Published in final edited form as: Conf Proc IEEE Eng Med Biol Soc. 2011;2011:4402–4405. doi: 10.1109/IEMBS.2011.6091092

Quantification of Velocity Anisotropy During Gastric Electrical Arrhythmia

Peng Du 1, Greg O’Grady 2, Niranchan Paskaranandavadivel 3, Timothy R Angeli 4, Christopher Lahr 5, Thomas L Abell 6, Leo K Cheng 7, Andrew J Pullan 8
PMCID: PMC4127317  NIHMSID: NIHMS601851  PMID: 22255315

Abstract

In this study, an automated algorithm was developed to identify the arrhythmic gastric slow wave activity that was recorded using high-resolution mapping technique. The raw signals were processed with a Savitzky-Golay filter, and the slow wave activation times were identified using a threshold varying method and grouped using a region-growing method. Slow wave amplitudes and velocities were calculated for all cycles. Arrhythmic events were identified when the orientation of a slow wave at an electrode exceeded the 95% confidence interval of the averaged orientation of several normal cycles.
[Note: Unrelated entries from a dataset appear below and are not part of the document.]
--- config.mk ---
export PLATFORM = sky130hd
export DESIGN_NAME = regfile_write_arbiter
export DESIGN_NICKNAME = d
export VERILOG_FILES = /design/src/rtl/regfile_write_arbiter.sv
export SDC_FILE = /design/constraint.sdc
export NUM_CORES = 1
export LEC_CHECK = 0
export ABC_AREA = 1
export BUFFER_PORTS_ARGS = -buffer_cell sky130_fd_sc_hd__buf_2
export CORE_MARGIN = 2
export CORE_UTILIZATION = 49
export DETAILED_ROUTE_END_ITERATION = 12
export GPL_TIMING_DRIVEN = 0
export PLACE_DENSITY = 0.71
export SLEW_MARGIN = 20
export SYNTH_ARGS = -nofsm -noshare
export SYNTH_HDL_FRONTEND = slang
export SYNTH_SLANG_ARGS = --single-unit
--- constraint.sdc ---
create_clock -name CLK_WbArb -period 3.45 [get_ports CLK_WbArb]
set_input_delay 0.345 -clock CLK_WbArb [delete_from_list [all_inputs] [get_ports CLK_WbArb]]
set_output_delay 0.345 -clock CLK_WbArb [all_outputs]
set_load 0.01 [all_outputs]
$ cat src/rtl/td4_exec_ctrl.sv
// td4_exec_ctrl
// Execution controller for a TD4 CPU core: holds the core in reset after
// power-up, then issues one-clock cpu_en pulses either per debounced step
// press or at a prescaled rate (slow/fast), honouring breakpoint requests.
//
// Ports:
//   clock      in   system clock, rising edge
//   reset      in   asynchronous active-low reset
//   mode[1:0]  in   00 HALT, 01 STEP, 10 RUN_SLOW, 11 RUN_FAST
//   step_btn   in   raw push-button, active-high
//   brk        in   breakpoint/halt request from the core (level)
//   cpu_en     out  one-clock execute enable
//   cpu_rst_n  out  active-low core reset
//   state[1:0] out  FSM state (00 INIT, 01 HALTED, 10 RUNNING, 11 BRKED)
//   instr_cnt  out  cpu_en pulses since reset, wraps at 256
module td4_exec_ctrl
  import td4_ctrl_pkg::*;
#(
  parameter int unsigned SLOW_DIV   = 1000000,
  parameter int unsigned FAST_DIV   = 1000,
  parameter int unsigned DEB_CYCLES = 1000,
  parameter int unsigned RST_CYCLES = 16
) (
  input  logic       clock,
  input  logic       reset,
  input  logic [1:0] mode,
  input  logic       step_btn,
  input  logic       brk,
  output logic       cpu_en,
  output logic       cpu_rst_n,
  output logic [1:0] state,
  output logic [7:0] instr_cnt
);

  localparam logic [PRESC_W-1:0] SLOW_TC  = PRESC_W'(SLOW_DIV - 1);
  localparam logic [PRESC_W-1:0] FAST_TC  = PRESC_W'(FAST_DIV - 1);
  localparam logic [RST_W-1:0]   RST_LAST = RST_W'(RST_CYCLES - 1);

  state_e             state_r;
  logic [PRESC_W-1:0] presc_r;
  logic [RST_W-1:0]   rst_cnt_r;
  logic [1:0]         mode_q_r;
  logic               cpu_en_r;
  logic               cpu_rst_n_r;
  logic [INSTR_W-1:0] instr_cnt_r;

  state_e             state_nxt_s;
  logic [PRESC_W-1:0] presc_nxt_s;
  logic [RST_W-1:0]   rst_cnt_nxt_s;
  logic               cpu_rst_n_nxt_s;
  logic               pulse_s;
  logic               cpu_en_nxt_s;
  logic [INSTR_W-1:0] instr_cnt_nxt_s;

  logic               press_s;
  logic [PRESC_W-1:0] div_tc_s;
  logic               tc_s;
  logic               div_swap_s;

  td4_debounce #(
    .DEB_CYCLES(DEB_CYCLES)
  ) u_debounce (
    .clock      (clock),
    .reset      (reset),
    .raw        (step_btn),
    .press_pulse(press_s)
  );

  // Terminal count for the current run speed, and detection of a direct
  // slow<->fast switch (which restarts the prescaler without a pulse).
  always_comb begin
    div_tc_s   = (mode == MODE_FAST) ? FAST_TC : SLOW_TC;
    tc_s       = (presc_r == div_tc_s);
    div_swap_s = is_run_mode(mode) && is_run_mode(mode_q_r) && (mode != mode_q_r);
  end

  // Next-state and output decode. The terminal count is evaluated in the
  // cycle presc==DIV-1 and the pulse is registered, so the first pulse lands
  // exactly DIV edges after entering RUNNING; a breakpoint or halt seen in
  // that same cycle suppresses it.
  always_comb begin
    state_nxt_s     = state_r;
    presc_nxt_s     = '0;
    rst_cnt_nxt_s   = rst_cnt_r;
    cpu_rst_n_nxt_s = cpu_rst_n_r;
    pulse_s         = 1'b0;
    case (state_r)
      ST_INIT: begin
        cpu_rst_n_nxt_s = 1'b0;
        if (rst_cnt_r == RST_LAST) begin
          state_nxt_s     = ST_HALTED;
          cpu_rst_n_nxt_s = 1'b1;
          rst_cnt_nxt_s   = '0;
        end else begin
          rst_cnt_nxt_s = rst_cnt_r + RST_W'(1);
        end
      end
      ST_HALTED: begin
        if (is_run_mode(mode)) begin
          state_nxt_s = ST_RUNNING;
        end else if ((mode == MODE_STEP) && press_s) begin
          pulse_s = 1'b1;
        end else begin
          state_nxt_s = ST_HALTED;
        end
      end
      ST_RUNNING: begin
        // Step presses are deliberately dropped here, never queued.
        if (brk) begin
          state_nxt_s = ST_BRKED;
        end else if (!is_run_mode(mode)) begin
          state_nxt_s = ST_HALTED;
        end else if (div_swap_s) begin
          presc_nxt_s = '0;
        end else if (tc_s) begin
          pulse_s     = 1'b1;
          presc_nxt_s = '0;
        end else begin
          presc_nxt_s = presc_r + PRESC_W'(1);
        end
      end
      ST_BRKED: begin
        // A step with the breakpoint still asserted single-steps the core;
        // a step after it has cleared resumes to HALTED.
        if (press_s) begin
          if (brk) begin
            pulse_s = 1'b1;
          end else begin
            state_nxt_s = ST_HALTED;
          end
        end else begin
          state_nxt_s = ST_BRKED;
        end
      end
      default: begin
        state_nxt_s     = ST_INIT;
        cpu_rst_n_nxt_s = 1'b0;
        rst_cnt_nxt_s   = '0;
      end
    endcase

    // Never enable the core while it is in reset or on back-to-back cycles.
    cpu_en_nxt_s    = pulse_s && cpu_rst_n_r && !cpu_en_r;
    instr_cnt_nxt_s = cpu_en_nxt_s ? (instr_cnt_r + INSTR_W'(1)) : instr_cnt_r;
  end

  // Controller state and registered outputs.
  always_ff @(posedge clock or negedge reset) begin
    if (!reset) begin
      state_r     <= ST_INIT;
      presc_r     <= '0;
      rst_cnt_r   <= '0;
      mode_q_r    <= MODE_HALT;
      cpu_en_r    <= 1'b0;
      cpu_rst_n_r <= 1'b0;
      instr_cnt_r <= '0;
    end else begin
      state_r     <= state_nxt_s;
      presc_r     <= presc_nxt_s;
      rst_cnt_r   <= rst_cnt_nxt_s;
      mode_q_r    <= mode;
      cpu_en_r    <= cpu_en_nxt_s;
      cpu_rst_n_r <= cpu_rst_n_nxt_s;
      instr_cnt_r <= instr_cnt_nxt_s;
    end
  end

  assign cpu_en    = cpu_en_r;
  assign cpu_rst_n = cpu_rst_n_r;
  assign state     = state_r;
  assign instr_cnt = instr_cnt_r;

endmodule
### config.mk
export PLATFORM = sky130hd
export DESIGN_NAME = neuron_mac_flat
export DESIGN_NICKNAME = d
export VERILOG_FILES = /design/src/rtl/neuron_mac_pkg.sv /design/src/rtl/neuron_mac_if.sv /design/src/rtl/neuron_mac_round_sat.sv /design/src/rtl/neuron_mac.sv /design/src/flat_wrapper.sv
export SDC_FILE = /design/constraint.sdc
export NUM_CORES = 1
export LEC_CHECK = 0
export CAP_MARGIN = 20
export CORE_MARGIN = 5
export CORE_UTILIZATION = 27
export CTS_CLUSTER_DIAMETER = 150
export DETAILED_ROUTE_END_ITERATION = 8
export DONT_BUFFER_PORTS = 1
export GPL_TIMING_DRIVEN = 0
export HOLD_SLACK_MARGIN = 0.1
export PLACE_DENSITY = 0.47
export SYNTH_ARGS = -nofsm -noshare
export SYNTH_HDL_FRONTEND = slang
export SYNTH_SLANG_ARGS = --single-unit
### constraint.sdc
create_clock -name clk -period 6.26 [get_ports clk]
set_clock_uncertainty 0.15 [all_clocks]
set_input_delay 0.939 -clock clk [delete_from_list [all_inputs] [get_ports clk]]
set_output_delay 0.939 -clock clk [all_outputs]
set_load 0.05 [all_outputs]
### src/rtl/neuron_mac_pkg.sv
// neuron_pkg: shared definitions for the neuron_mac slice.
//   - neuron_state_e : FSM states ACCUM -> DRAIN -> ROUND -> HOLD -> ACCUM
//   - DEF_* : default N_INPUTS / DATA_W / ACC_W / SHIFT values
//   - OUT_W : width of the pre-activation result and of the bias
//   - cntWidth() : beat counter width for a given vector length
package neuron_pkg;

    typedef enum logic [1:0] {
        ACCUM = 2'd0,
        DRAIN = 2'd1,
        ROUND = 2'd2,
        HOLD  = 2'd3
    } neuron_state_e;

    localparam int DEF_N_INPUTS = 16;
    localparam int DEF_DATA_W   = 16;
    localparam int DEF_ACC_W    = 48;
    localparam int DEF_SHIFT    = 8;
    localparam int OUT_W        = 32;

    // A one-beat vector still needs a one-bit counter to keep the vector legal.
    function automatic int cntWidth(input int n);
        return (n > 1) ? $clog2(n) : 1;
    endfunction

endpackage

### src/rtl/neuron_mac_if.sv
// neuron_mac_if: beat stream in, result handshake out, plus bias and len_err.
//   master : the producer/consumer side (drives beats, bias, out_ready)
//   slave  : the neuron_mac side (drives in_ready, out_valid, out_x, len_err)
// Signals:
//   in_valid/in_ready/in_data/in_weight/in_last : input beat handshake
//   bias      : signed bias, sampled while the neuron is in ROUND
//   out_valid/out_ready/out_x : result handshake, out_x stable while valid
//   len_err   : one-cycle pulse on a vector-length violation
interface neuron_mac_if import neuron_pkg::*; #(
    parameter int DATA_W = DEF_DATA_W
) ();

    logic                     in_valid;
    logic                     in_ready;
    logic signed [DATA_W-1:0] in_data;
    logic signed [DATA_W-1:0] in_weight;
    logic                     in_last;
    logic signed [OUT_W-1:0]  bias;
    logic                     out_valid;
    logic                     out_ready;
    logic signed [OUT_W-1:0]  out_x;
    logic                     len_err;

    modport master (
        output in_valid, in_data, in_weight, in_last, bias, out_ready,
        input  in_ready, out_valid, out_x, len_err
    );

    modport slave (
        input  in_valid, in_data, in_weight, in_last, bias, out_ready,
        output in_ready, out_valid, out_x, len_err
    );

endinterface

### src/rtl/neuron_mac_round_sat.sv
// mac_round_sat: combinational bias add, arithmetic right shift and
// saturate-or-wrap down to OUT_W bits.
//   acc_i  : signed accumulator, ACC_W bits
//   bias_i : signed bias, OUT_W bits, scaled up by SHIFT before the add
//   x_o    : signed OUT_W-bit result
// Build option NEURON_MAC_SAT_EN: clamp to the OUT_W signed range instead of
// keeping the low OUT_W bits.
module mac_round_sat import neuron_pkg::*; #(
    parameter int ACC_W = DEF_ACC_W,
    parameter int SHIFT = DEF_SHIFT
) (
    input  logic signed [ACC_W-1:0] acc_i,
    input  logic signed [OUT_W-1:0] bias_i,
    output logic signed [OUT_W-1:0] x_o
);

    // One guard bit above the accumulator so the bias add cannot overflow.
    logic signed [ACC_W:0] accExt;
    logic signed [ACC_W:0] biasExt;
    logic signed [ACC_W:0] sum;
    logic signed [ACC_W:0] shifted;

    assign accExt  = {acc_i[ACC_W-1], acc_i};
    assign biasExt = {{(ACC_W + 1 - OUT_W){bias_i[OUT_W-1]}}, bias_i};
    assign sum     = accExt + (biasExt <<< SHIFT);
    // Arithmetic shift floors toward minus infinity (-1 >>> 8 == -1).
    assign shifted = sum >>> SHIFT;

`ifdef NEURON_MAC_SAT_EN
    localparam logic signed [ACC_W:0] SAT_MAX = {{(ACC_W + 2 - OUT_W){1'b0}}, {(OUT_W - 1){1'b1}}};
    localparam logic signed [ACC_W:0] SAT_MIN = {{(ACC_W + 2 - OUT_W){1'b1}}, {(OUT_W - 1){1'b0}}};

    // Clamp anything outside the signed OUT_W range onto its nearest bound.
    always_comb begin
        x_o = shifted[OUT_W-1:0];
        if (shifted > SAT_MAX) begin
            x_o = SAT_MAX[OUT_W-1:0];
        end else if (shifted < SAT_MIN) begin
            x_o = SAT_MIN[OUT_W-1:0];
        end
    end
`else
    // Two's-complement wrap: the bits above OUT_W are simply dropped.
    logic unusedHighBits;
    assign unusedHighBits = ^shifted[ACC_W:OUT_W];

    always_comb begin
        x_o = shifted[OUT_W-1:0];
    end
`endif

endmodule

### src/rtl/neuron_mac.sv
// neuron_mac: streaming multiply-accumulate neuron producing the signed
// pre-activation value for the downstream sigmoid stage.
// Ports:
//   clk   : rising-edge clock
//   reset : synchronous, active-high
//   bus   : neuron_mac_if.slave (beat stream, bias, result handshake, len_err)
// Flow: each accepted beat registers data*weight; the registered product is
// added into the accumulator one cycle later. After the terminating beat the
// FSM drains the final product, rounds (bias add, shift, saturate/wrap) and
// holds the result until the consumer accepts it.
// Build option NEURON_MAC_SAT_EN: saturate the result instead of wrapping.
module neuron_mac import neuron_pkg::*; #(
    parameter int N_INPUTS = DEF_N_INPUTS,
    parameter int DATA_W   = DEF_DATA_W,
    parameter int ACC_W    = DEF_ACC_W,
    parameter int SHIFT    = DEF_SHIFT
) (
    input  logic         clk,
    input  logic         reset,
    neuron_mac_if.slave  bus
);

    localparam int CNT_W  = cntWidth(N_INPUTS);
    localparam int PROD_W = 2 * DATA_W;

    neuron_state_e            state_q;
    logic [CNT_W-1:0]         cnt_q;
    logic [CNT_W-1:0]         cnt_d;
    logic signed [PROD_W-1:0] prod_q;
    logic signed [PROD_W-1:0] prod_d;
    logic                     prodValid_q;
    logic signed [ACC_W-1:0]  acc_q;
    logic signed [ACC_W-1:0]  acc_d;
    logic signed [OUT_W-1:0]  outX_q;
    logic signed [OUT_W-1:0]  roundX_d;
    logic                     outValid_q;
    logic                     lenErr_q;

    logic                     inReady;
    logic                     accept;
    logic                     isNth;
    logic                     endOfVector;
    logic signed [DATA_W-1:0] dataS;
    logic signed [DATA_W-1:0] weightS;

    assign dataS   = bus.in_data;
    assign weightS = bus.in_weight;

    // Beat acceptance, product and accumulator next values. Ready is held low
    // during reset so nothing upstream mistakes a reset cycle for a transfer.
    always_comb begin
        inReady     = (state_q == ACCUM) && !reset;
        accept      = bus.in_valid && inReady;
        isNth       = (cnt_q == CNT_W'(N_INPUTS - 1));
        endOfVector = bus.in_last || isNth;
        cnt_d       = cnt_q + CNT_W'(1);
        prod_d      = PROD_W'(dataS) * PROD_W'(weightS);
        acc_d       = acc_q;
        if (prodValid_q) begin
            acc_d = acc_q + ACC_W'(prod_q);
        end
    end

    mac_round_sat #(
        .ACC_W (ACC_W),
        .SHIFT (SHIFT)
    ) u_round (
        .acc_i  (acc_q),
        .bias_i (bus.bias),
        .x_o    (roundX_d)
    );

    // Single FSM with registered outputs. The accumulator absorbs the
    // pending product every cycle regardless of state, which is what lets
    // DRAIN fold in the last product without special handling. A vector
    // ends on in_last or on the N-th beat; len_err flags the case where
    // those two do not coincide.
    always_ff @(posedge clk) begin
        if (reset) begin
            state_q     <= ACCUM;
            cnt_q       <= '0;
            prod_q      <= '0;
            prodValid_q <= 1'b0;
            acc_q       <= '0;
            outX_q      <= '0;
            outValid_q  <= 1'b0;
            lenErr_q    <= 1'b0;
        end else begin
            lenErr_q    <= 1'b0;
            prodValid_q <= 1'b0;
            acc_q       <= acc_d;
            case (state_q)
                ACCUM: begin
                    if (accept) begin
                        prod_q      <= prod_d;
                        prodValid_q <= 1'b1;
                        if (endOfVector) begin
                            cnt_q    <= '0;
                            lenErr_q <= bus.in_last ^ isNth;
                            state_q  <= DRAIN;
                        end else begin
                            cnt_q <= cnt_d;
                        end
                    end
                end
                DRAIN: begin
                    state_q <= ROUND;
                end
                ROUND: begin
                    outX_q     <= roundX_d;
                    outValid_q <= 1'b1;
                    state_q    <= HOLD;
                end
                HOLD: begin
                    if (bus.out_ready) begin
                        outValid_q <= 1'b0;
                        acc_q      <= '0;
                        cnt_q      <= '0;
                        state_q    <= ACCUM;
                    end
                end
                default: begin
                    state_q <= ACCUM;
                end
            endcase
        end
    end

    assign bus.in_ready  = inReady;
    assign bus.out_valid = outValid_q;
    assign bus.out_x     = outX_q;
    assign bus.len_err   = lenErr_q;

endmodule

### src/flat_wrapper.sv
// flat-port wrapper written by rule: the top's interface ports become plain ports
module neuron_mac_flat import neuron_pkg::*;
#(
    parameter int N_INPUTS = DEF_N_INPUTS,
    parameter int DATA_W   = DEF_DATA_W,
    parameter int ACC_W    = DEF_ACC_W,
    parameter int SHIFT    = DEF_SHIFT
)
  (clk, reset, bus_in_valid, bus_in_data, bus_in_weight, bus_in_last, bus_bias, bus_out_ready, bus_in_ready, bus_out_valid, bus_out_x, bus_len_err);
  neuron_mac_if #(.DATA_W(DATA_W)) bus_i ();
  input  logic clk;
  input  logic reset;
  input wire logic [$bits(bus_i.in_valid)-1:0] bus_in_valid;
  input wire logic [$bits(bus_i.in_data)-1:0] bus_in_data;
  input wire logic [$bits(bus_i.in_weight)-1:0] bus_in_weight;
  input wire logic [$bits(bus_i.in_last)-1:0] bus_in_last;
  input wire logic [$bits(bus_i.bias)-1:0] bus_bias;
  input wire logic [$bits(bus_i.out_ready)-1:0] bus_out_ready;
  output wire logic [$bits(bus_i.in_ready)-1:0] bus_in_ready;
  output wire logic [$bits(bus_i.out_valid)-1:0] bus_out_valid;
  output wire logic [$bits(bus_i.out_x)-1:0] bus_out_x;
  output wire logic [$bits(bus_i.len_err)-1:0] bus_len_err;
  assign bus_i.in_valid = bus_in_valid;
  assign bus_i.in_data = bus_in_data;
  assign bus_i.in_weight = bus_in_weight;
  assign bus_i.in_last = bus_in_last;
  assign bus_i.bias = bus_bias;
  assign bus_i.out_ready = bus_out_ready;
  assign bus_in_ready = bus_i.in_ready;
  assign bus_out_valid = bus_i.out_valid;
  assign bus_out_x = bus_i.out_x;
  assign bus_len_err = bus_i.len_err;
  neuron_mac #(.N_INPUTS(N_INPUTS), .DATA_W(DATA_W), .ACC_W(ACC_W), .SHIFT(SHIFT)) u_core (.clk(clk), .reset(reset), .bus(bus_i));
endmodule
==> metrics.md <==
| Metric | Value |
|---|---|
| Final hold vios | 0 |
| Full die area | 69400 um2 |
| Input/output buffers | 0 |
| Post-synth top area share | a little under a third |
| Ys async rst share | 0% |
| Clock transition at path regs | approximately 0.05 ns |
| CTS H-tree lvls | 4 |
| Area of the mapped netlist | roughly 17000 um2 |
| Clk_lat worst skew | 0.42 ns |
| Outcome | finished clean |
| Cells after Synth | about 2000 |
| Slew @ Worst Pin | 1.00 ns |
| Initial antenna violation count | 0 |
| CTS tree | yes |
| Synth top area cells | fa_1 30%, dfxtp_1 13%, ha_1 11% |
| Non-Filler Instances | approximately 2900 |
| Critical Path Start Type | input port |
| Final period util | around 99% |
| Number of synthesized flops with an enable pin | 0 |
| Initial core utilization | 27.4% |
| Max_slew headroom | between 30% and 40% |
| Final ANT Viol Nets | 0 |
| R2r worst-path depth | 12 |
| Worst Path Class, Setup | in -> reg |
| Vias in the first global route | 14300 |
| Fmax | about 160 MHz |
| Layout net count | around 2500 |
| Slew Limit Fails | 0 |
| HP Class | reg -> reg |
| Worst Setup SP | bus_in_weight[2] |
| RD Place Congestion | 0.876 |
| Total grt overflow | 0 |
| Fin util | between 30% and 40% |
| Largest net degree at the start of global routing | 17 |
| Clock Sinks | 113 |
| WP data required | ~6.4 ns |
| Worst path arrival time | about 6.3 ns |
| Synthesized area per cell | between 8 and 9 um2 |
| Syn Nets | 2451 |
| Max Cap Viol | 0 |
| Initial DRT Pass Iterations | 5 |
| CTS max path bufs | 2 |
| Die Y | approximately 260 um |
| Remaining DRCs | 0 |
| Via count | 13600 |
| Area leader, netlist | fa_1 |
| Global-route wire length before repair | roughly 81 mm |
| Fillers | 6676 |
| Tmin final | around 6.2 ns |
| Top FF cell, synth | dfxtp_1 |
| FF+latch count, synth | 113 |
| IO Pins | 104 |
| 1st-iter DRT viols | ~620 |
| RSZ-0062 raised after global routing | true |
| Yosys synthesis warning count | 0 |
| Reg-to-Reg Start | u_core.acc_q[8] |
| GR Util All Layers | between 10% and 20% |
| Flop2flop setup slack | 2.67 ns |
| Seq/Total Area, Yosys | 13.0% |
| HPWL after DPL | roughly 42 mm |
| Rows | 92 |
| # placed instances | between 2000 and 3000 |
| DR vias/cell | between 4 and 5 |
| Routed wire per std cell | 17.9 um |
| Die width | 263 um |
| Share of cells above drive strength 1 | under 10% |
| CTS buffer count | 17 |
| Critical R2R Capture | u_core.bus.out_x[30] |
| Max Fanout on Critical Path | 10 |
| WL final | about 50 mm |
| Worst Setup EP | u_core.prod_q[31] |
| Crit path capture type | register |
| Setup-failing EPs final | 0 |
| Synth cell types | a little over 70 |
| Area Overhead vs Synth | 14.8% |
| Core area | ~63000 um2 |
| Antenna diodes | 0 |
| Root buf cell | clkbuf_16 |
-- critical path, stage by stage --
cell and delay, ns:
clkbuf_16 0.15, nand2_4 0.07, inv_1 0.06, fa_2 0.59, buf_4 0.13, fa_2 0.44, fa_1 0.52, fa_2 0.39
fa_1 0.51, inv_1 0.05, fa_1 0.47, inv_1 0.04, ha_1 0.27, clkbuf_8 0.15, a21o_1 0.17, a21o_1 0.18
nand3_2 0.10, a31oi_4 0.10, a31o_2 0.26, a211o_1 0.26, a21oi_2 0.18, xnor2_2 0.18, o21ai_1 0.10
-- kinds of logic (layout without fill, tap and decap cells) --
| group | count (synthesis) | after routing | synth area share, % |
|---|---|---|---|
| and+or+nand+nor | 591 | 591 | 17.4 |
| AOI/OAI and AO/OA | 319 | 319 | 12.2 |
| buffers and inverters | 380 | 432 | 8.23 |
| muxes | 50 | 50 | 2.89 |
| xor gates and xnor gates | 85 | 85 | 4.29 |
| adders and majority gates | 422 | 422 | 41.9 |
| DFF | 113 | 113 | 13.0 |
-- layout make-up --
type | instances | area, um2 | share of cell area (%)
Multi-Input combinational cell | 1467 | 14100 | 70.6
Timing Repair Buffer | 22 | 178 | 0.893
Sequential cell | 113 | 2260 | 11.4
Inverter | 311 | 1170 | 5.88
Buffer | 68 | 578 | 2.90
Clock buffer | 21 | 460 | 2.31
Clock inverter | 10 | 134 | 0.673
Tap cell | 846 | 1060 | 5.32
-- repair_timing --
item | CTS | global route
resized for setup | 88 | 55
endpoints found under the setup margin | 15 | 11
setup buffers | 13 | 9
hold buffers | 0 | 0
pin swaps | 34 | 38
-- cell usage in the layout (no fill, tap or decap), types with 35 or more instances in the layout --
cell type	count
nand3_1	35
fa_1	249
a21o_1	49
a21oi_1	71
and2_1	127
ha_1	144
inv_1	306
nor2_1	113
nand2_1	160
mux2i_1	50
dfxtp_1	113
o21ai_0	70
nand3b_1	35
xnor2_1	54
-- registers in the layout, indices dropped and copies added (netlist names) --
name	flops
u_core.acc_q	40
u_core.prodValid_q	1
u_core.bus.out_x	32
u_core.bus.out_valid	1
u_core.bus.len_err	1
u_core.state_q	2
u_core.cnt_q	4
u_core.prod_q	32
-- Yosys cell counts (all sizes together), types with 3 or more instances --
master  number
o21ai       77
nand4       10
nand3b      35
a21oi       79
xor2        30
ha         158
clkbuf      59
a31o         7
and3        10
a211o        9
and2       131
mux2i       50
a311oi       6
dfxtp      113
a311o        3
o31ai        6
a211oi      11
xnor2       55
o21a        10
nor3b       13
or4b         4
nand3       36
nor3        19
nand2      169
a31oi       11
o21bai      10
a21o        50
o211ai      10
nor2       117
a21boi       3
inv        311
fa         264
nor2b       15
nand2b      18
buf         10
o31a         3
nand4b       3
-- stage by stage --
stage                     setup slack (ns)  area (um2)  hold slack, ns  TNS, ns
after floorplan                    -0.0852       17500           0.286   -0.175
after global placement               -1.13       18500           0.296   -12.85
after detailed placement             -1.21       18500           0.307   -13.76
after CTS                          -0.0589       19600           0.316  -0.0589
after global routing                -0.124       19900           0.335   -0.318
final                               0.0635       19900           0.320        0
-- worst min-delay path by stage --
stage / slack (ns) / from / to / cells past startpoint
floorplan: 0.29 / u_core.prod_q[0] / u_core.prod_q[0] / 2
finish: 0.32 / u_core.prod_q[0] / u_core.prod_q[0] / 2
global route: 0.34 / u_core.prod_q[0] / u_core.prod_q[0] / 2
global placement: 0.30 / u_core.prod_q[0] / u_core.prod_q[0] / 2
detailed placement: 0.31 / u_core.prod_q[0] / u_core.prod_q[0] / 2
CTS: 0.32 / u_core.prod_q[0] / u_core.prod_q[0] / 2
-- routing by layer --
| layer | vias to the layer above | global-route usage (%) | share of wire [%] |
|---|---|---|---|
| met5 | - | 0 | 0 |
| met4 | 0 | 3.53 | 2.2 |
| met3 | 53 | 1.62 | 2.7 |
| met2 | 189 | 25.9 | 51 |
| met1 | 6936 | 18.9 | 44 |
| li1 | 6466 | - | - |
Power is left out: the tool's default activity adds up to more than one toggle a clock period on the data nets, which glitch-free logic cannot reach.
A second selection criterion was further developed to identify the arrhythmic events by an anisotropy ratio. In both pig and human studies, arrhythmias were associated with the emergence of circumferential velocity components and higher amplitudes.

I. INTRODUCTION

There is an omnipresent electrophysiological activity in the stomach, termed gastric slow waves. The periodic occurrence and propagation of gastric slow waves coordinate the motility of the stomach during digestion. The onset of gastric slow wave arrhythmia has been highlighted as a potential contributor to a number of gastric disorders, including gastroparesis, dyspepsia, and gastroesophageal reflux disease [1]. Recent high-resolution (HR) mapping studies of gastric slow waves in canines have revealed complex arrhythmic activation patterns such as premature slow waves, single aberrant slow waves, bursts, regular tachygastria, and irregular tachygastria [2]. HR mapping studies using printed-circuit-board (PCB) electrode arrays have also recently been conducted in pig and human subjects [3], [4], [5]. To date, the location and propagation of arrhythmic episodes from the published studies have generally been visually assessed and entire cycles treated as either normal or arrhythmic [2]. However, visual assessments of arrhythmic activities are time consuming and subjective, and may be inaccurate because a cycle (the slow wave activities belonging to the wave grouping) with arrhythmia may also contain areas of normal slow wave activity. Therefore, a method of automatically identifying the arrhythmic slow wave activities is required.

II. RECORDING METHOD

The analysis was performed on previously recorded gastric slow waves from a normal pig, and a human patient with severe gastroparesis who underwent upper gastrointestinal (GI) surgery for a gastric stimulator implantation. The methods of recording were as described previously [4], [5]. Ethical approval for the animal study was granted by the University of Auckland Animal Ethics Committee, and ethical approval for the human study was granted by the University of Mississippi Review Committee. The International Guiding Principles for Biomedical Research Involving Animals and Human Subjects were followed. Briefly, the recording sessions followed a mid-line laparotomy on an anesthetized and intubated subject, exposing the anterior gastric serosal (outside) surface with minimal gastric handling. PCB electrodes (up to 256 electrodes; inter-electrode spacing: 7.62 mm for pig and 4 mm for human) were gently placed on the serosal surface of the stomach and held in place with gauze-packs soaked with warm saline solution, as previously described [3]. No suture was required to hold the electrodes in place. The slow wave signals were acquired using a passive, unipolar Biosemi ActiveTwo system. The acquisition system was connected to a Dell M1450 notebook computer via a fiber-optic cable. The sampling rate was set to 512 Hz.

III. ARRHYTHMIA ANALYSIS

A. Activation Times Identification

The slow wave signals were filtered using a Savitzky-Golay filter (Polynomial-order: 9; Window-size: 1.6 s). Slow wave activation times were identified using a Falling- Edge, Variable-Threshold (FEVT) detection method, which calculated the convolution of the signal and a falling-edge kernel, and used a time-varying threshold to detect the times when the convolved signals exceeded the threshold [6]. The identified activation times were partitioned into clusters of individual cycles of slow wave events using an established Region Growing Using Polynomial surface-estimate Stabilization (REGROUPS) method [7]. All of the identified and partitioned activation times were also screened visually to correct any automated errors.

B. Velocity Calculation

The velocity field was calculated from the activation times field using a finite-difference scheme with a Gaussian filter to eliminate any high frequency noise that may be amplified through the differentiation process. The velocity vector of each slow wave event was calculated using Eqn. 1.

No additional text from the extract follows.